On 05/15/2015 02:49 PM, Matthew Miller wrote:> On Fri, May 15, 2015 at 03:44:39PM -0400, James B. Byrne wrote: >> What are the plans for the CentOS repos with respect to authentication >> and https everywhere? At the moment it is a trivial exercise to >> perform a MTM attack during a yum update over http. > > Since the packages themselves are signed, what risk are you concerned > about? >Not only are the packages signed, but we're now offering signed repository metadata as well. HTTPS is an incremental improvement, but is by no means a silver bullet. Look at the superfish fiasco if anyone thinks otherwise. The other side to this is many people update from outside .centos.org. Who's cert would you use for mirrors.kernel.org/centos/7/os/x86_64/ for example? -- Jim Perrin The CentOS Project | http://www.centos.org twitter: @BitIntegrity | GPG Key: FA09AD77
On 16/05/15 08:36, Jim Perrin wrote:> > > On 05/15/2015 02:49 PM, Matthew Miller wrote: >> On Fri, May 15, 2015 at 03:44:39PM -0400, James B. Byrne wrote: >>> What are the plans for the CentOS repos with respect to authentication >>> and https everywhere? At the moment it is a trivial exercise to >>> perform a MTM attack during a yum update over http. >> >> Since the packages themselves are signed, what risk are you concerned >> about? >> > > Not only are the packages signed, but we're now offering signed > repository metadata as well. > > HTTPS is an incremental improvement, but is by no means a silver bullet. > Look at the superfish fiasco if anyone thinks otherwise. > > The other side to this is many people update from outside .centos.org. > Who's cert would you use for mirrors.kernel.org/centos/7/os/x86_64/ for > example?Agreed, MITM isn't a great problem as the packages are signed. People monitoring your connection know what you've updated, and what you haven't, thus knowing what you may be vulnerable to, is a problem. But quite arguably not a great as problem as a MITM attack. Pete.

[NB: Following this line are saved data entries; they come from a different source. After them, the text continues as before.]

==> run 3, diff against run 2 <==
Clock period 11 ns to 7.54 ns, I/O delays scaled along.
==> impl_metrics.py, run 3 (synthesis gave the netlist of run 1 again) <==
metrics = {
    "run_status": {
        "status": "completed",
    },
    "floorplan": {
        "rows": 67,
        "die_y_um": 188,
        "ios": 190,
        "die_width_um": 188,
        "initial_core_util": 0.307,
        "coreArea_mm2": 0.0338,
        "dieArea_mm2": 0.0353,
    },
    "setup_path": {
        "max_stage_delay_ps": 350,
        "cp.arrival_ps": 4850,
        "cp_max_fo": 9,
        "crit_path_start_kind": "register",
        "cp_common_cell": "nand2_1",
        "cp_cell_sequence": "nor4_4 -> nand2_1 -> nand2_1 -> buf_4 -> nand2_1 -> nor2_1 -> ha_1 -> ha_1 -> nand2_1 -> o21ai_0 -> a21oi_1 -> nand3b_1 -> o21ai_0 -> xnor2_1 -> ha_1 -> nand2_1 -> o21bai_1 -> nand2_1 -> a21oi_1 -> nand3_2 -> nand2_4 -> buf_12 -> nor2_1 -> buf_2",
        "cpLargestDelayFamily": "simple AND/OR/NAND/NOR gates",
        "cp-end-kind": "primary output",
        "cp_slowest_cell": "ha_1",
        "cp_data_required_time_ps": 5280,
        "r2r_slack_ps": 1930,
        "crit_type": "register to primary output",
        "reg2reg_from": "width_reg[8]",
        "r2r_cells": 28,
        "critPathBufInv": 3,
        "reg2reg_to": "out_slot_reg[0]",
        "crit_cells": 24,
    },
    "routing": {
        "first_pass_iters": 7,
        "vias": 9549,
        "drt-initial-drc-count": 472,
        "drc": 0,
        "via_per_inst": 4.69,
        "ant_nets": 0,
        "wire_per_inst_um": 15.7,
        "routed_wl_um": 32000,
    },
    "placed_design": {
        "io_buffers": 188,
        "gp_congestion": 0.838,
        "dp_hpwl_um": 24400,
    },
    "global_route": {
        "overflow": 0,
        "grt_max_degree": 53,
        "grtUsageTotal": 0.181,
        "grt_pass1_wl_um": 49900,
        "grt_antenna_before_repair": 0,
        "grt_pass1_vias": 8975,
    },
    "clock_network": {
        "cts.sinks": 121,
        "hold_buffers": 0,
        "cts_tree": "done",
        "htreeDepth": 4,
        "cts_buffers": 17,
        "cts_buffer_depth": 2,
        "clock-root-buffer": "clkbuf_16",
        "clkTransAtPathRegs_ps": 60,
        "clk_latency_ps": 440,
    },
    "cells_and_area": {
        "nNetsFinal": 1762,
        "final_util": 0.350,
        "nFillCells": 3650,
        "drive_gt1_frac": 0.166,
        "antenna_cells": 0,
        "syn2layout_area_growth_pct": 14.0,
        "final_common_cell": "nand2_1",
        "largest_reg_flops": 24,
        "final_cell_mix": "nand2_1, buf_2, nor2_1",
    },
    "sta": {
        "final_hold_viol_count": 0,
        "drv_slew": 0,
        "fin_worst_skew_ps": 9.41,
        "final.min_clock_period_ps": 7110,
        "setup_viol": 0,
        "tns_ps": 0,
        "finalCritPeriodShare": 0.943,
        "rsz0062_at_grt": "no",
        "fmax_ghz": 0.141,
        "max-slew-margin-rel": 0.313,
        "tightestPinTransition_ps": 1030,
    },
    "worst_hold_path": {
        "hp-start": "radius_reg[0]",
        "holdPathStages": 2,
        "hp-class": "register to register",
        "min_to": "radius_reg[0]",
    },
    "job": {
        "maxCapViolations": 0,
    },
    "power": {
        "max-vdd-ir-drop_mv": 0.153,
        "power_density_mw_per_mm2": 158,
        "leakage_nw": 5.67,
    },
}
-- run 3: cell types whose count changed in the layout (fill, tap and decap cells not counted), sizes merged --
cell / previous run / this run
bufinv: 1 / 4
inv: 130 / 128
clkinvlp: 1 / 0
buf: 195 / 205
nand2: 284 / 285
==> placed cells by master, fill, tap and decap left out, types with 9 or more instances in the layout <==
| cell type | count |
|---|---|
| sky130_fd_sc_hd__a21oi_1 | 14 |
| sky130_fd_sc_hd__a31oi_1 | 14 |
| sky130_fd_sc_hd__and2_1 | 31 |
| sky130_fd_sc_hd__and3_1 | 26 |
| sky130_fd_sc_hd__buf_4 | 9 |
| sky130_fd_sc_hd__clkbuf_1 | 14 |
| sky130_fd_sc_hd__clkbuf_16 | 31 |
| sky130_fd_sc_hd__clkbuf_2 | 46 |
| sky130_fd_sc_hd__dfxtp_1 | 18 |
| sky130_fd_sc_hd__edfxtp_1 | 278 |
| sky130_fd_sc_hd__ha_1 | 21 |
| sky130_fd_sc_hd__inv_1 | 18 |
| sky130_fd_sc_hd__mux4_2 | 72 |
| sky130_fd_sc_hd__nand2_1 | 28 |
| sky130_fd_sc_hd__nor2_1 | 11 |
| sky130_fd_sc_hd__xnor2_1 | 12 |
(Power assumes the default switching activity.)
[src/design/assert_macros.svh]
// assertion macros shared by the clustering rtl
// a use expands to one concurrent assertion, or to nothing when NO_ASSERTIONS is set
`ifndef ASSERT_MACROS_SVH
`define ASSERT_MACROS_SVH
`ifndef NO_ASSERTIONS
`define ASSERT_IMPLIES(lbl, clk, rstn, ante, cons) \
  lbl: assert property (@(posedge clk) disable iff (!(rstn)) (ante) |-> (cons)) \
    else $error("assertion failed");
`define ASSERT_NEXT(lbl, clk, rstn, ante, cons) \
  lbl: assert property (@(posedge clk) disable iff (!(rstn)) (ante) |=> (cons)) \
    else $error("assertion failed");
`else
`define ASSERT_IMPLIES(lbl, clk, rstn, ante, cons)
`define ASSERT_NEXT(lbl, clk, rstn, ante, cons)
`endif
`endif

[src/design/kmc_ram.sv]
// generic single-write, single-read ram with registered read data
// no dependencies
`default_nettype none
module kmc_ram #(
  parameter int WIDTH = 16,
  parameter int DEPTH = 16
) (
  input  wire logic                     clk,
  input  wire logic                     we,
  input  wire logic [$clog2(DEPTH)-1:0] waddr,
  input  wire logic [WIDTH-1:0]         wdata,
  input  wire logic [$clog2(DEPTH)-1:0] raddr,
  output logic      [WIDTH-1:0]         rdata
);
  logic [WIDTH-1:0] mem [DEPTH];

  always_ff @(posedge clk) begin
    if (we) begin
      mem[waddr] <= wdata;
    end
    rdata <= mem[raddr];
  end
endmodule
`default_nettype wire
## src/rtl/tlvcfs_pkg.sv

```systemverilog
`timescale 1ns / 1ps
`default_nettype none
// ----------------------------------------------------------------------------
// tlvcfs_pkg
// Shared types and constants of the tlv composite field splitter: item
// structs, byte role codes, configuration register indexes and reset codes.
// ----------------------------------------------------------------------------
package tlvcfs_pkg;

    localparam int unsigned CFG_INDEX_W = 2;
    localparam int unsigned CFG_DATA_W  = 8;

    localparam logic [CFG_INDEX_W-1:0] CFG_IDX_ONE   = 2'd0;
    localparam logic [CFG_INDEX_W-1:0] CFG_IDX_TWO   = 2'd1;
    localparam logic [CFG_INDEX_W-1:0] CFG_IDX_FOUR  = 2'd2;
    localparam logic [CFG_INDEX_W-1:0] CFG_IDX_EIGHT = 2'd3;

    localparam logic [7:0] CODE_ONE_RST   = 8'd1;
    localparam logic [7:0] CODE_TWO_RST   = 8'd2;
    localparam logic [7:0] CODE_FOUR_RST  = 8'd3;
    localparam logic [7:0] CODE_EIGHT_RST = 8'd4;

    localparam logic [2:0] ROLE_OUTER   = 3'd0;
    localparam logic [2:0] ROLE_TAG     = 3'd1;
    localparam logic [2:0] ROLE_TYPE    = 3'd2;
    localparam logic [2:0] ROLE_LENGTH  = 3'd3;
    localparam logic [2:0] ROLE_VALUE   = 3'd4;
    localparam logic [2:0] ROLE_IGNORED = 3'd5;

    typedef struct packed {
        logic [7:0] data_byte;
        logic       first_of_message;
        logic       last_of_buffer;
    } t_in_item;

    typedef struct packed {
        logic [2:0]  byte_role;
        logic [15:0] sub_tag;
        logic [7:0]  sub_type;
        logic [31:0] sub_value_length;
        logic        field_end;
        logic        message_end;
        logic        status;
    } t_out_item;

    typedef struct packed {
        logic [7:0] one;
        logic [7:0] two;
        logic [7:0] four;
        logic [7:0] eight;
    } t_cfg_codes;

endpackage
`default_nettype wire

```

## src/rtl/tlvcfs_cfg_regs.sv

```systemverilog
`timescale 1ns / 1ps
`default_nettype none
// ----------------------------------------------------------------------------
// tlvcfs_cfg_regs
// Type code registers for the fixed-size value types, written by index.
// ----------------------------------------------------------------------------
module tlvcfs_cfg_regs (
    input  wire logic                                i_clk,
    input  wire logic                                i_rst_n,
    input  wire logic                                i_cfg_we,
    input  wire logic [tlvcfs_pkg::CFG_INDEX_W-1:0]  i_cfg_index,
    input  wire logic [tlvcfs_pkg::CFG_DATA_W-1:0]   i_cfg_data,
    output tlvcfs_pkg::t_cfg_codes                   o_codes
);

    tlvcfs_pkg::t_cfg_codes r_codes;

    always_ff @(posedge i_clk) begin
        if (!i_rst_n) begin
            r_codes.one   <= tlvcfs_pkg::CODE_ONE_RST;
            r_codes.two   <= tlvcfs_pkg::CODE_TWO_RST;
            r_codes.four  <= tlvcfs_pkg::CODE_FOUR_RST;
            r_codes.eight <= tlvcfs_pkg::CODE_EIGHT_RST;
        end else if (i_cfg_we) begin
            case (i_cfg_index)
                tlvcfs_pkg::CFG_IDX_ONE:   r_codes.one   <= i_cfg_data;
                tlvcfs_pkg::CFG_IDX_TWO:   r_codes.two   <= i_cfg_data;
                tlvcfs_pkg::CFG_IDX_FOUR:  r_codes.four  <= i_cfg_data;
                tlvcfs_pkg::CFG_IDX_EIGHT: r_codes.eight <= i_cfg_data;
                default: begin
                end
            endcase
        end
    end

    assign o_codes = r_codes;

endmodule
`default_nettype wire

```

## src/rtl/tlvcfs_parse_core.sv

```systemverilog
`timescale 1ns / 1ps
`default_nettype none
// ----------------------------------------------------------------------------
// tlvcfs_parse_core
// Per-byte parse state machine: tracks header, tag, type, length and value
// phases with body and value counters, and forms the result for each byte.
// ----------------------------------------------------------------------------
module tlvcfs_parse_core (
    input  wire logic                  i_clk,
    input  wire logic                  i_rst_n,
    input  wire logic                  i_step,
    input  wire tlvcfs_pkg::t_in_item  i_item,
    input  wire tlvcfs_pkg::t_cfg_codes i_codes,
    output tlvcfs_pkg::t_out_item      o_result
);

    typedef enum logic [2:0] {
        PH_OUTER,
        PH_TAG,
        PH_TYPE,
        PH_LEN,
        PH_VALUE,
        PH_IDLE
    } t_phase;

    t_phase      r_phase, n_phase;
    logic [2:0]  r_cnt, n_cnt;
    logic [31:0] r_body, n_body;
    logic [31:0] r_vrem, n_vrem;
    logic [15:0] r_tag, n_tag;
    logic [7:0]  r_type, n_type;
    logic [31:0] r_len, n_len;
    logic        r_err, n_err;

    logic [3:0]  size;
    logic        unit_done;
    logic        fend;
    logic        mend;
    logic        hide;
    logic [2:0]  role;
    logic [7:0]  b;

    assign b = i_item.data_byte;

    // fixed value size, first matching code wins
    always_comb begin
        if (b == i_codes.one) begin
            size = 4'd1;
        end else if (b == i_codes.two) begin
            size = 4'd2;
        end else if (b == i_codes.four) begin
            size = 4'd4;
        end else if (b == i_codes.eight) begin
            size = 4'd8;
        end else begin
            size = 4'd0;
        end
    end

    always_comb begin
        if (i_item.first_of_message) begin
            n_phase = PH_OUTER;
            n_cnt   = 3'd0;
            n_body  = 32'd0;
            n_vrem  = 32'd0;
            n_tag   = 16'd0;
            n_type  = 8'd0;
            n_len   = 32'd0;
            n_err   = 1'b0;
        end else begin
            n_phase = r_phase;
            n_cnt   = r_cnt;
            n_body  = r_body;
            n_vrem  = r_vrem;
            n_tag   = r_tag;
            n_type  = r_type;
            n_len   = r_len;
            n_err   = r_err;
        end
        role      = tlvcfs_pkg::ROLE_IGNORED;
        unit_done = 1'b0;
        fend      = 1'b0;
        mend      = 1'b0;
        hide      = 1'b0;

        // every sub-field byte consumes one body byte
        if ((n_phase == PH_TAG || n_phase == PH_TYPE || n_phase == PH_LEN
                || n_phase == PH_VALUE) && n_body != 32'd0) begin
            n_body = n_body - 32'd1;
        end

        case (n_phase)
            PH_OUTER: begin
                role = tlvcfs_pkg::ROLE_OUTER;
                if (n_cnt >= 3'd3) begin
                    n_body = {n_body[23:0], b};
                end
                n_cnt = n_cnt + 3'd1;
                if (n_cnt >= 3'd7) begin
                    unit_done = 1'b1;
                end
            end
            PH_TAG: begin
                role = tlvcfs_pkg::ROLE_TAG;
                if (n_cnt == 3'd0) begin
                    n_tag  = {b, 8'd0};
                    n_type = 8'd0;
                    n_len  = 32'd0;
                    hide   = 1'b1;
                    n_cnt  = 3'd1;
                end else begin
                    n_tag   = {n_tag[15:8], b};
                    n_phase = PH_TYPE;
                end
            end
            PH_TYPE: begin
                role   = tlvcfs_pkg::ROLE_TYPE;
                n_type = b;
                if (size != 4'd0) begin
                    n_len = {28'd0, size};
                    if ({28'd0, size} > n_body) begin
                        n_err   = 1'b1;
                        n_phase = PH_IDLE;
                    end else begin
                        n_vrem  = {28'd0, size};
                        n_phase = PH_VALUE;
                    end
                end else if (n_body < 32'd4) begin
                    n_err   = 1'b1;
                    n_phase = PH_IDLE;
                end else begin
                    n_vrem  = 32'd0;
                    n_cnt   = 3'd0;
                    n_phase = PH_LEN;
                end
            end
            PH_LEN: begin
                role   = tlvcfs_pkg::ROLE_LENGTH;
                n_vrem = {n_vrem[23:0], b};
                n_cnt  = n_cnt + 3'd1;
                if (n_cnt >= 3'd4) begin
                    n_len = n_vrem;
                    if (n_vrem > n_body) begin
                        n_err   = 1'b1;
                        n_phase = PH_IDLE;
                    end else if (n_vrem == 32'd0) begin
                        fend      = 1'b1;
                        unit_done = 1'b1;
                    end else begin
                        n_phase = PH_VALUE;
                    end
                end
            end
            PH_VALUE: begin
                role = tlvcfs_pkg::ROLE_VALUE;
                if (n_vrem != 32'd0) begin
                    n_vrem = n_vrem - 32'd1;
                end
                if (n_vrem == 32'd0) begin
                    fend      = 1'b1;
                    unit_done = 1'b1;
                end
            end
            default: begin
                n_phase = PH_IDLE;
            end
        endcase

        // decide what follows the header or a finished sub-field
        if (unit_done) begin
            if (n_body == 32'd0) begin
                mend    = 1'b1;
                n_phase = PH_IDLE;
            end else if (n_body < 32'd3) begin
                n_err   = 1'b1;
                n_phase = PH_IDLE;
            end else begin
                n_phase = PH_TAG;
                n_cnt   = 3'd0;
            end
        end

        if (i_item.last_of_buffer) begin
            if (n_phase != PH_IDLE) begin
                n_err = 1'b1;
            end
            n_phase = PH_IDLE;
        end
    end

    always_comb begin
        o_result.byte_role        = role;
        o_result.sub_tag          = hide ? 16'd0 : n_tag;
        o_result.sub_type         = n_type;
        o_result.sub_value_length = n_len;
        o_result.field_end        = fend;
        o_result.message_end      = mend;
        o_result.status           = n_err;
    end

    always_ff @(posedge i_clk) begin
        if (!i_rst_n) begin
            r_phase <= PH_OUTER;
            r_cnt   <= 3'd0;
            r_body  <= 32'd0;
            r_vrem  <= 32'd0;
            r_tag   <= 16'd0;
            r_type  <= 8'd0;
            r_len   <= 32'd0;
            r_err   <= 1'b0;
        end else if (i_step) begin
            r_phase <= n_phase;
            r_cnt   <= n_cnt;
            r_body  <= n_body;
            r_vrem  <= n_vrem;
            r_tag   <= n_tag;
            r_type  <= n_type;
            r_len   <= n_len;
            r_err   <= n_err;
        end
    end

endmodule
`default_nettype wire

```

## src/rtl/tlv_composite_field_splitter.sv

```systemverilog
`timescale 1ns / 1ps
`default_nettype none
// ----------------------------------------------------------------------------
// tlv_composite_field_splitter
// Splits a composite tag/type/length message, one byte per item, into byte
// roles with the current sub-field's tag, type, value length and end flags.
//
//   channel  direction  handshake                  payload
//   in       input      i_in_valid / o_in_stall    i_in_item  (t_in_item)
//   out      output     o_out_valid / i_out_stall  o_out_item (t_out_item)
//   cfg      input      i_cfg_we                   i_cfg_index, i_cfg_data
//
// one item per cycle sustained while the output is not stalled; a result is
// offered once its item has passed the input register, then the result register
// the parse state advances when the input register hands its item to the
// result register; the header counter and body/value counters are its only loop
// synchronous active-low reset clears the pipeline and parse state and restores the default type codes
// a stalled result holds; the input side keeps taking items until both
// registers are full
// ----------------------------------------------------------------------------
module tlv_composite_field_splitter (
    input  wire logic                                i_clk,
    input  wire logic                                i_rst_n,
    input  wire logic                                i_in_valid,
    output      logic                                o_in_stall,
    input  wire tlvcfs_pkg::t_in_item                i_in_item,
    output      logic                                o_out_valid,
    input  wire logic                                i_out_stall,
    output tlvcfs_pkg::t_out_item                    o_out_item,
    input  wire logic                                i_cfg_we,
    input  wire logic [tlvcfs_pkg::CFG_INDEX_W-1:0]  i_cfg_index,
    input  wire logic [tlvcfs_pkg::CFG_DATA_W-1:0]   i_cfg_data
);

    tlvcfs_pkg::t_cfg_codes codes;
    tlvcfs_pkg::t_in_item   r_s1_item;
    tlvcfs_pkg::t_out_item  r_out_item;
    tlvcfs_pkg::t_out_item  result;
    logic                   r_s1_valid;
    logic                   r_out_valid;
    logic                   s1_adv;
    logic                   in_accept;

    tlvcfs_cfg_regs u_cfg (
        .i_clk       (i_clk),
        .i_rst_n     (i_rst_n),
        .i_cfg_we    (i_cfg_we),
        .i_cfg_index (i_cfg_index),
        .i_cfg_data  (i_cfg_data),
        .o_codes     (codes)
    );

    tlvcfs_parse_core u_core (
        .i_clk    (i_clk),
        .i_rst_n  (i_rst_n),
        .i_step   (s1_adv),
        .i_item   (r_s1_item),
        .i_codes  (codes),
        .o_result (result)
    );

    assign s1_adv     = r_s1_valid && (!r_out_valid || !i_out_stall);
    assign o_in_stall = r_s1_valid && !s1_adv;
    assign in_accept  = i_in_valid && !o_in_stall;

    always_ff @(posedge i_clk) begin
        if (!i_rst_n) begin
            r_s1_valid  <= 1'b0;
            r_out_valid <= 1'b0;
        end else begin
            if (in_accept) begin
                r_s1_valid <= 1'b1;
            end else if (s1_adv) begin
                r_s1_valid <= 1'b0;
            end
            if (s1_adv) begin
                r_out_valid <= 1'b1;
            end else if (!i_out_stall) begin
                r_out_valid <= 1'b0;
            end
        end
    end

    always_ff @(posedge i_clk) begin
        if (in_accept) begin
            r_s1_item <= i_in_item;
        end
        if (s1_adv) begin
            r_out_item <= result;
        end
    end

    assign o_out_valid = r_out_valid;
    assign o_out_item  = r_out_item;

endmodule
`default_nettype wire
```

On 05/16/2015 04:18 PM, Peter Lawler wrote:> People monitoring your connection know what you've updated, and what you > haven't, thus knowing what you may be vulnerable to, is a problem.If I'm monitoring your https connection: I know the list of mirrors. That's public information. I know when updates are released. That's also public. I know when you last connected, so I can probably reason what you haven't updated. If I track the amount of data you download, I can probably tell if you skip an update, as well. https doesn't improve your privacy in this application.